Assignment: Start with the first line of the records below. Output each line exactly, ending with the one that contains "set_input_delay 1.1000 -clock".

Data provided:
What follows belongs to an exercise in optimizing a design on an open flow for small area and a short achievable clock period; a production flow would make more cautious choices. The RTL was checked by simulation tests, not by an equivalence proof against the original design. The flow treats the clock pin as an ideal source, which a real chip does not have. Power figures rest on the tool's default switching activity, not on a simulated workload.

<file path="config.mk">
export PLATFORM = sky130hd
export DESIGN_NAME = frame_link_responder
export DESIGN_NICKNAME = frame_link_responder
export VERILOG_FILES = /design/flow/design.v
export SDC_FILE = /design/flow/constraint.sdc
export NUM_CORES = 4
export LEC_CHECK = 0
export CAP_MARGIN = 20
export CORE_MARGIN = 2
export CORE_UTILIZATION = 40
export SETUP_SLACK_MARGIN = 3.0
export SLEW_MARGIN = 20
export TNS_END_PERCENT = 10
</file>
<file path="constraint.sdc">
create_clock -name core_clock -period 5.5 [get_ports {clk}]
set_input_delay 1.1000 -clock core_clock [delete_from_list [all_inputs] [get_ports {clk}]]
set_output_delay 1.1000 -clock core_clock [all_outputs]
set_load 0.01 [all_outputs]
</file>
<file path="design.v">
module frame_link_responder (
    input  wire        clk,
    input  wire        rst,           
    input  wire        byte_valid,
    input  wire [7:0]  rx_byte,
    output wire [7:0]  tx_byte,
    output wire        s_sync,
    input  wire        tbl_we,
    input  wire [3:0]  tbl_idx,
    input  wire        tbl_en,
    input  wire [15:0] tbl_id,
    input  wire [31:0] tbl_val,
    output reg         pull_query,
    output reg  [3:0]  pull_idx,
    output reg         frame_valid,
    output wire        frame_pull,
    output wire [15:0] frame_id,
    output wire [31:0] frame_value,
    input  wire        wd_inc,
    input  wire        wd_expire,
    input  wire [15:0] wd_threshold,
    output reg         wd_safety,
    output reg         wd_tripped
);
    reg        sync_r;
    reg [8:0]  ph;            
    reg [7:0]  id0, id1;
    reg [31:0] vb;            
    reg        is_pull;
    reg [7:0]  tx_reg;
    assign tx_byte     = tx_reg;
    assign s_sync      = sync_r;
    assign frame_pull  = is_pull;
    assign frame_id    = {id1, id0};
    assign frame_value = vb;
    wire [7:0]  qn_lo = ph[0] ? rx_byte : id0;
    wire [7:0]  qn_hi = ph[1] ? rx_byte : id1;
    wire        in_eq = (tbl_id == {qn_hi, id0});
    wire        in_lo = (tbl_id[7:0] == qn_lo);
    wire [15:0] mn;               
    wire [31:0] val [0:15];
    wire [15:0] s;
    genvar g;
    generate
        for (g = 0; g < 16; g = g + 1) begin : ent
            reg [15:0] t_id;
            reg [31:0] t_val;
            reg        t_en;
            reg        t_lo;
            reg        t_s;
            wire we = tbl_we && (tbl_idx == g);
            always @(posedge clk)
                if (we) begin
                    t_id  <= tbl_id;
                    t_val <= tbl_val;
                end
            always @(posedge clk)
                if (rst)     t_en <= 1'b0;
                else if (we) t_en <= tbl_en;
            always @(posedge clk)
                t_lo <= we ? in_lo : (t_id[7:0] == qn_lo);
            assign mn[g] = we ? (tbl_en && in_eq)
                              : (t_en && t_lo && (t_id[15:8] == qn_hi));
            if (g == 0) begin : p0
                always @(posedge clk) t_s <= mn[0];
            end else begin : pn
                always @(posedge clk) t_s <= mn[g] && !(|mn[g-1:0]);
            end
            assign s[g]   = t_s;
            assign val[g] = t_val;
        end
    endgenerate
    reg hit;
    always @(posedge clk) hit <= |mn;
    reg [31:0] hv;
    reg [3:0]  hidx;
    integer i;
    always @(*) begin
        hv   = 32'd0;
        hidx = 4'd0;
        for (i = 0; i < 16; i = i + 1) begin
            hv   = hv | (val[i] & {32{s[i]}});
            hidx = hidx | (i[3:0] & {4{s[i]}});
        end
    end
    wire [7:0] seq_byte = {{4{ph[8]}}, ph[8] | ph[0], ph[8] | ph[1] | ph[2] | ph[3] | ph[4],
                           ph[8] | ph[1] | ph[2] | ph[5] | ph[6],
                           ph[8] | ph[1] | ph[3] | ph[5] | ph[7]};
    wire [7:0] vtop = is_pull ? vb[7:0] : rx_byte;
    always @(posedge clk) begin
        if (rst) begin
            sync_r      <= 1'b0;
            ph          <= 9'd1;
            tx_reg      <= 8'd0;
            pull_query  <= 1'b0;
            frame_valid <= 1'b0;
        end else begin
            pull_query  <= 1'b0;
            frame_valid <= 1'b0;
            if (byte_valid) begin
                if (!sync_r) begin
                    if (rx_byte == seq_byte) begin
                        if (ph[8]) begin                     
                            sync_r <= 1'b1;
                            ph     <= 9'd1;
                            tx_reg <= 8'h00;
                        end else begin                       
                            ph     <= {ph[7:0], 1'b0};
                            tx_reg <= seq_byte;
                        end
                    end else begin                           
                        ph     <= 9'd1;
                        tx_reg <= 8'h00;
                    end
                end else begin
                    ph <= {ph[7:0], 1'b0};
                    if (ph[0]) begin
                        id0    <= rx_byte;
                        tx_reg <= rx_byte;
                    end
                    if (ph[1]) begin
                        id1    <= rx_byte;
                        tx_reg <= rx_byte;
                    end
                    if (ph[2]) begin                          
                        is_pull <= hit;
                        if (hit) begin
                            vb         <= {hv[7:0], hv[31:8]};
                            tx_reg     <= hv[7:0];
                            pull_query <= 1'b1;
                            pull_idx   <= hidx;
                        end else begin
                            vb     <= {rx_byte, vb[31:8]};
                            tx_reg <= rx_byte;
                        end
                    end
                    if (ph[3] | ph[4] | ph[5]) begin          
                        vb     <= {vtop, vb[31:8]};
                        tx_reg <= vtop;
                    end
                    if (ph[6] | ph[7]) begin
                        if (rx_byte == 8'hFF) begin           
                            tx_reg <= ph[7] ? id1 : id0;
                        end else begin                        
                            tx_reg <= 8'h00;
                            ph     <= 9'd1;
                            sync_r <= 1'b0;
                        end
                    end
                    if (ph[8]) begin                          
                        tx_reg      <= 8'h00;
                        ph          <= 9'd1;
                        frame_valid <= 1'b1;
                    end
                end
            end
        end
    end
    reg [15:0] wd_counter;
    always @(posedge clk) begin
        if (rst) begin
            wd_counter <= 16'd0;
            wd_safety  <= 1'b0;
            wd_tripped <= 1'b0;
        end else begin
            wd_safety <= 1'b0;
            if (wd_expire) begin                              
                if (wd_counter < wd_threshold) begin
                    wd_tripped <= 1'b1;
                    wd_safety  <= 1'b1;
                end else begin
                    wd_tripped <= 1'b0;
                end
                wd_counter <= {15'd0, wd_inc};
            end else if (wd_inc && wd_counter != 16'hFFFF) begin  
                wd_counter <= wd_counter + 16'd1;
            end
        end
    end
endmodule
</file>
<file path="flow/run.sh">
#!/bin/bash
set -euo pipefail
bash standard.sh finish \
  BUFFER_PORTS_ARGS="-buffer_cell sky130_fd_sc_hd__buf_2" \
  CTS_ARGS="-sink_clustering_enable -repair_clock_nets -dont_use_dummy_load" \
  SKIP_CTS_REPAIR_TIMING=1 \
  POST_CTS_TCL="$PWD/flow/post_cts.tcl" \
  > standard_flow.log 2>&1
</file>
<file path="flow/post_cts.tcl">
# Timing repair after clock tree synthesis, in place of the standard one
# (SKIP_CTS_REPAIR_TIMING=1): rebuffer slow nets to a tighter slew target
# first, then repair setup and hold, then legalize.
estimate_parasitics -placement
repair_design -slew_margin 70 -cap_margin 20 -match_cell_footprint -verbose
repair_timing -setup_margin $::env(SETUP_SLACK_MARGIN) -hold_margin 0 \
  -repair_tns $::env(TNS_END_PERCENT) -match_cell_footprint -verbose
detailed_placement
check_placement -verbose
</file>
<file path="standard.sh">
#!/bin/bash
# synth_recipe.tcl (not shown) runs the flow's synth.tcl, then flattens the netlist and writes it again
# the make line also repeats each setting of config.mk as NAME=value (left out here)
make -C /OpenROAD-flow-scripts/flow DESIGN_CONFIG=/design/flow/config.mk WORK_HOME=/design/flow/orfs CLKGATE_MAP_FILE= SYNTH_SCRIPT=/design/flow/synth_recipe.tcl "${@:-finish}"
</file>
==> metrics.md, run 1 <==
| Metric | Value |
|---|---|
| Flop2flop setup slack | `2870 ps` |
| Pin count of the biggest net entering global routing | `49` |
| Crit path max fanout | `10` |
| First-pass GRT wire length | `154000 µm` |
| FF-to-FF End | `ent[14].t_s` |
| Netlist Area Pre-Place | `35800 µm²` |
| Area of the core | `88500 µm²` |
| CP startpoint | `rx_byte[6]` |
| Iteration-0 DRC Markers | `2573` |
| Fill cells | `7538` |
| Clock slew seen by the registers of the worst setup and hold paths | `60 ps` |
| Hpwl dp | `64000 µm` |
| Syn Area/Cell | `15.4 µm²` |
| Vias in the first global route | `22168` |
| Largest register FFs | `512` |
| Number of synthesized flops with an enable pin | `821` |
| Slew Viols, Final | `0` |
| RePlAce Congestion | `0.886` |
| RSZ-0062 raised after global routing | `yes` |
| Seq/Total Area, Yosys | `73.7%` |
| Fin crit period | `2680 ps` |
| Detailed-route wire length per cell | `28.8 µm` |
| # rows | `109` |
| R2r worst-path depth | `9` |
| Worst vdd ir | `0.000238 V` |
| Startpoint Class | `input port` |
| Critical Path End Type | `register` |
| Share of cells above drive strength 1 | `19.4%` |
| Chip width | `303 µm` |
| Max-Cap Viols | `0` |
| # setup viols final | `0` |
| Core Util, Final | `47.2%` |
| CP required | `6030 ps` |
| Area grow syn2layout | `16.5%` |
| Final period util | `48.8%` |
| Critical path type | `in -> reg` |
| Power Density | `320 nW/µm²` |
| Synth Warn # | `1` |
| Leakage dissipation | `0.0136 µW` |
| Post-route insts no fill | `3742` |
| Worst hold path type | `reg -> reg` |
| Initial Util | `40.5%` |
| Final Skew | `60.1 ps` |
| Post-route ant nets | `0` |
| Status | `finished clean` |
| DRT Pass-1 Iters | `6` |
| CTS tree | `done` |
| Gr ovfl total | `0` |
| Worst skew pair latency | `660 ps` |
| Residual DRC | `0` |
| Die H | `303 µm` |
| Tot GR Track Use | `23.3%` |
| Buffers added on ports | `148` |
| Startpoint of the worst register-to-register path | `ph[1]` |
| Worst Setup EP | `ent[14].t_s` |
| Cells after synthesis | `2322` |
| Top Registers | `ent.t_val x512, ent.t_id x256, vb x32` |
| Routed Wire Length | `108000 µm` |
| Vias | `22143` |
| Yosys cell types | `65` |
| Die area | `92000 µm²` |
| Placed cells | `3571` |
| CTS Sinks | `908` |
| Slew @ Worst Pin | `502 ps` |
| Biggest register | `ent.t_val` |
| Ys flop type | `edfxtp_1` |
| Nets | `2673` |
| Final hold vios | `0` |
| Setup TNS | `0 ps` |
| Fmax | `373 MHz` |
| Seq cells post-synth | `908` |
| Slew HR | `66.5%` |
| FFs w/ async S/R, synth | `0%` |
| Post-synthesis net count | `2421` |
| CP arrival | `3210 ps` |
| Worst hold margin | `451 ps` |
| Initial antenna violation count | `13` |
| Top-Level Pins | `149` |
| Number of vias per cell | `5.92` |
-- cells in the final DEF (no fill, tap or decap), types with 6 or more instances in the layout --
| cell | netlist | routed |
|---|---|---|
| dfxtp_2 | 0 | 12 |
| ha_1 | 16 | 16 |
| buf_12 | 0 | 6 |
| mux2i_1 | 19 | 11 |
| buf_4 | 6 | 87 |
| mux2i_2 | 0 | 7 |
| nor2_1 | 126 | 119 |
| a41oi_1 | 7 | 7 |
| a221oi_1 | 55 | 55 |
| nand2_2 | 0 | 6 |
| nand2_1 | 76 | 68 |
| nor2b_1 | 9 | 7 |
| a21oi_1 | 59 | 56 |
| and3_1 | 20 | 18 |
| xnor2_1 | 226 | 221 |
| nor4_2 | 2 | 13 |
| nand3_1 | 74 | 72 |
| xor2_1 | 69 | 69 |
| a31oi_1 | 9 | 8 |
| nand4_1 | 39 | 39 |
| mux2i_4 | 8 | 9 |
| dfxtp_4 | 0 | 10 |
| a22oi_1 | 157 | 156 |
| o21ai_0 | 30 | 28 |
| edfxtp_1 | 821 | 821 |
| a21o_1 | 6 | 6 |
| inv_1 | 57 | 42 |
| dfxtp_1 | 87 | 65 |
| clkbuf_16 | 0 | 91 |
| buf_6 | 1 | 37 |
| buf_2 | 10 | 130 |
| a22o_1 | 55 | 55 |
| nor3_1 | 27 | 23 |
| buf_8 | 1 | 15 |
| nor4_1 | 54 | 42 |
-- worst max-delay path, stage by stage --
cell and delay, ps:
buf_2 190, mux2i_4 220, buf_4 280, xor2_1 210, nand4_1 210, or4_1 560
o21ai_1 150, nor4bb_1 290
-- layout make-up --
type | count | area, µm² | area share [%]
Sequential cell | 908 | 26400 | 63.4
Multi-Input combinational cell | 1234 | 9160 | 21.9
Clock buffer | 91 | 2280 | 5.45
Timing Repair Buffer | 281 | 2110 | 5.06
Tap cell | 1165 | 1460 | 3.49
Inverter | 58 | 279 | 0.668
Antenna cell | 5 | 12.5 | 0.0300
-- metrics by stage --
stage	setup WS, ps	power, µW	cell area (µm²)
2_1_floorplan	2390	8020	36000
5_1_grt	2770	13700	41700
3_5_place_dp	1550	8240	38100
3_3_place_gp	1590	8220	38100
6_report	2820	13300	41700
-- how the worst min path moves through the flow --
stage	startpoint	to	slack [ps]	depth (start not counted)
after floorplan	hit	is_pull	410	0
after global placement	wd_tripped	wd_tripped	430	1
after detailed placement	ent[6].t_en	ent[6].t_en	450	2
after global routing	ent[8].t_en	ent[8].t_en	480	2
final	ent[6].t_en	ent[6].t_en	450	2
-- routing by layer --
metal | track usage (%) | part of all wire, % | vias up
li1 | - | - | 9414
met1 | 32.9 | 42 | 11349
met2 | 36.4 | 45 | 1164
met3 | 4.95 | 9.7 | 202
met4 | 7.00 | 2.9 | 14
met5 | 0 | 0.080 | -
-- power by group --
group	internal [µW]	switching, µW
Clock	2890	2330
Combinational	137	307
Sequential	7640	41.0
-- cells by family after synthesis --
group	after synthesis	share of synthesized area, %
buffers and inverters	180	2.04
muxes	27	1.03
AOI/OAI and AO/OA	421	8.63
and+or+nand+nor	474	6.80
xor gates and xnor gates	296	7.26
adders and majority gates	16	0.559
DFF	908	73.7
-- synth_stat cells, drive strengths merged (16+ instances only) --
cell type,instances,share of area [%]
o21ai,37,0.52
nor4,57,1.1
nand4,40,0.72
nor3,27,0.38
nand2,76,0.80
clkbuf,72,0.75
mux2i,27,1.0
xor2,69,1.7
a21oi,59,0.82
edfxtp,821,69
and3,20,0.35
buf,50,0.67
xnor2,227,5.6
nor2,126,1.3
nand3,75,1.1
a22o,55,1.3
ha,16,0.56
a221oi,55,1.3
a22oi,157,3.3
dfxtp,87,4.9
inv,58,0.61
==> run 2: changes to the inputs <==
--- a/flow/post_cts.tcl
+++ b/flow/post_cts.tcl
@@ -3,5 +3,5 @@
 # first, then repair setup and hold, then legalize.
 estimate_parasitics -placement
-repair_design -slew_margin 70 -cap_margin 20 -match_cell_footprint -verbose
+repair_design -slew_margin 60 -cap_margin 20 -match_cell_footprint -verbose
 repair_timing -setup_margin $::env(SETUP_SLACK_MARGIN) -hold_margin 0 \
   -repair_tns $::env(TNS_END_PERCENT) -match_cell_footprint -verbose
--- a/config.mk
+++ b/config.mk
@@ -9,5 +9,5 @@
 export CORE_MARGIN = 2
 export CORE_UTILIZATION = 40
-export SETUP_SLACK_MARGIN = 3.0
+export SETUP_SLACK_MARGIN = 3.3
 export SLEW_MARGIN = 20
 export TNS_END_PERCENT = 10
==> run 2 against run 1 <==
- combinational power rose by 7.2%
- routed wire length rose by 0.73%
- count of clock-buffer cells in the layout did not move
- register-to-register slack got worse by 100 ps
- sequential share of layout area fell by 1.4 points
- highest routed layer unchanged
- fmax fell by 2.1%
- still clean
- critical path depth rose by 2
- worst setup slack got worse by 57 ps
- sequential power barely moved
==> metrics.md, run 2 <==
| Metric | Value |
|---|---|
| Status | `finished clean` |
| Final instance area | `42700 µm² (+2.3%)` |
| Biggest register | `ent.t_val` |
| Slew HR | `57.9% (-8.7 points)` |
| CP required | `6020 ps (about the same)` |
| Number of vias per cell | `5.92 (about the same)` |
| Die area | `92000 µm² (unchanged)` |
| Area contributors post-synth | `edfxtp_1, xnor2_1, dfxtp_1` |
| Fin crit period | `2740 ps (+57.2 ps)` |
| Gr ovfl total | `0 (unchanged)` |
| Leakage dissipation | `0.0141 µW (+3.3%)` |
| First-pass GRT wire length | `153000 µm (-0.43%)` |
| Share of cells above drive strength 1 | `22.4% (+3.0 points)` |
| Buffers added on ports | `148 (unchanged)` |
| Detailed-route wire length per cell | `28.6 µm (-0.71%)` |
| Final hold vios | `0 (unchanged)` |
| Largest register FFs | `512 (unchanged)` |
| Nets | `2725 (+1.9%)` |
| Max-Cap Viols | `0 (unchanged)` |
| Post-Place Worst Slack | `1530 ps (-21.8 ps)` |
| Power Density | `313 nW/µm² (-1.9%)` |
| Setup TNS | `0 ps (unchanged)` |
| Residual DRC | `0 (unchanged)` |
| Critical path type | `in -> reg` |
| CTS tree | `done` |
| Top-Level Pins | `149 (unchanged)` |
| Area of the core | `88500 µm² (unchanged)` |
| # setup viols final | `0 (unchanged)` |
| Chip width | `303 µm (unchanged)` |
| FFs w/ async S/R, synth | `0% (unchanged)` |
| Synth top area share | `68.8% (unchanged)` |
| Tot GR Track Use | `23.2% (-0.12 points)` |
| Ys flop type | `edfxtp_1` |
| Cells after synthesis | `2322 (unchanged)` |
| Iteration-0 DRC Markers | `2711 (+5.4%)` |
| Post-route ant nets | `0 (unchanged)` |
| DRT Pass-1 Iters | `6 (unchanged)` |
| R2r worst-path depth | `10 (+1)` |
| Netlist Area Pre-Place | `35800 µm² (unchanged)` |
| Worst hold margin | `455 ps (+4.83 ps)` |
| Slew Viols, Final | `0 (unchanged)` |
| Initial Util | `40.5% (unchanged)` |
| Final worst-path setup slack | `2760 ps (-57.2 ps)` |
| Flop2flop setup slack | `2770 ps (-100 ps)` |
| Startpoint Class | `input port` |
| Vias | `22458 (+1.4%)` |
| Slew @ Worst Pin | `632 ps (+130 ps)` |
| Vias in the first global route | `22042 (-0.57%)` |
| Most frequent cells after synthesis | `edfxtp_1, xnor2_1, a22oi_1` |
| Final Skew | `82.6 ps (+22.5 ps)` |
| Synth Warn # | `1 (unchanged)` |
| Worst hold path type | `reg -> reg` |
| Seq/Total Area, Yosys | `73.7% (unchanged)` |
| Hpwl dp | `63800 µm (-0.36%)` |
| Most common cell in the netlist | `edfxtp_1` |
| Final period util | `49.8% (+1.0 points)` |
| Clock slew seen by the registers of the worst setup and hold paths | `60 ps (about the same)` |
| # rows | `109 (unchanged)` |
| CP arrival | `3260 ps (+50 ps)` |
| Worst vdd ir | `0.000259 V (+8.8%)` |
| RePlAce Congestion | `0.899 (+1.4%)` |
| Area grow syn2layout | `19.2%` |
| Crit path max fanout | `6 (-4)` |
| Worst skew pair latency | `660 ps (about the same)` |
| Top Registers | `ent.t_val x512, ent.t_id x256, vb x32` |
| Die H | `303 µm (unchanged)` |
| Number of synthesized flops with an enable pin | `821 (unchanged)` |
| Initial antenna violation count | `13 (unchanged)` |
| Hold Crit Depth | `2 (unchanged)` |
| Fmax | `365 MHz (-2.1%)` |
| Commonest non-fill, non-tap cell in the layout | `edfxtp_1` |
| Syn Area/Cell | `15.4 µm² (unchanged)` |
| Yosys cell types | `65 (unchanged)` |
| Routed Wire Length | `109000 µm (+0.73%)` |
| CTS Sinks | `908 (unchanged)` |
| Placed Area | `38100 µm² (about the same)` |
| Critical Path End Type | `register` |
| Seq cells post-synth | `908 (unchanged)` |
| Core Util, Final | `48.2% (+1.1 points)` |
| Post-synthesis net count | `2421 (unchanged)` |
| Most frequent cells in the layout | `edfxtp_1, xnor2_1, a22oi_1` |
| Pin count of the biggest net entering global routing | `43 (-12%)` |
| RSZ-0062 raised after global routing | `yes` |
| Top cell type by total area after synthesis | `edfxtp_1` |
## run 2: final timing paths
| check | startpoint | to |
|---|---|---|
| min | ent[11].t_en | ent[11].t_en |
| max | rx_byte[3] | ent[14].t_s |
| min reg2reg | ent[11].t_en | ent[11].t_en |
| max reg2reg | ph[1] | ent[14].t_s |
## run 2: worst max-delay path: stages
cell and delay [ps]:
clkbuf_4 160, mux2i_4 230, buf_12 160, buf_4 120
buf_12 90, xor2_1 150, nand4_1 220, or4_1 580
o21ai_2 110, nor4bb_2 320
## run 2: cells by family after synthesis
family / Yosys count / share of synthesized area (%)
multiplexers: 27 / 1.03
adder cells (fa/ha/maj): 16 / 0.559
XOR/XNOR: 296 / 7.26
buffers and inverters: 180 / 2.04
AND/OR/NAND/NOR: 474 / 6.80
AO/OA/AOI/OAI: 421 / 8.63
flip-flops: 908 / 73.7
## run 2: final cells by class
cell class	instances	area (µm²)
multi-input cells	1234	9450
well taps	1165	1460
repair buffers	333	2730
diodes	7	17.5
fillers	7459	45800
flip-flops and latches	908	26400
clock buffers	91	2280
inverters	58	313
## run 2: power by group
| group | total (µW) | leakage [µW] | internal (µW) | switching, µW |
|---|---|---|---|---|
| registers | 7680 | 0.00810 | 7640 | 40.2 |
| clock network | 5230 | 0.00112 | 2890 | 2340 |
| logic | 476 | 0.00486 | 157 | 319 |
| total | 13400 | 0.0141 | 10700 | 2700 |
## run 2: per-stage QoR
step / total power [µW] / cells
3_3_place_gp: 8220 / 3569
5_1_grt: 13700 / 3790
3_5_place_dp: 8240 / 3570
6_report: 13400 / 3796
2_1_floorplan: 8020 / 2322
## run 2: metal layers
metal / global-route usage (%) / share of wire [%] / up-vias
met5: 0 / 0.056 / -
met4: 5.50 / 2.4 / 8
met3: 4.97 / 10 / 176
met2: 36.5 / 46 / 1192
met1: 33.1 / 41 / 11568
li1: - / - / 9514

Exercise response:
What follows belongs to an exercise in optimizing a design on an open flow for small area and a short achievable clock period; a production flow would make more cautious choices. The RTL was checked by simulation tests, not by an equivalence proof against the original design. The flow treats the clock pin as an ideal source, which a real chip does not have. Power figures rest on the tool's default switching activity, not on a simulated workload.

<file path="config.mk">
export PLATFORM = sky130hd
export DESIGN_NAME = frame_link_responder
export DESIGN_NICKNAME = frame_link_responder
export VERILOG_FILES = /design/flow/design.v
export SDC_FILE = /design/flow/constraint.sdc
export NUM_CORES = 4
export LEC_CHECK = 0
export CAP_MARGIN = 20
export CORE_MARGIN = 2
export CORE_UTILIZATION = 40
export SETUP_SLACK_MARGIN = 3.0
export SLEW_MARGIN = 20
export TNS_END_PERCENT = 10
</file>
<file path="constraint.sdc">
create_clock -name core_clock -period 5.5 [get_ports {clk}]
set_input_delay 1.1000 -clock core_clock [delete_from_list [all_inputs] [get_ports {clk}]]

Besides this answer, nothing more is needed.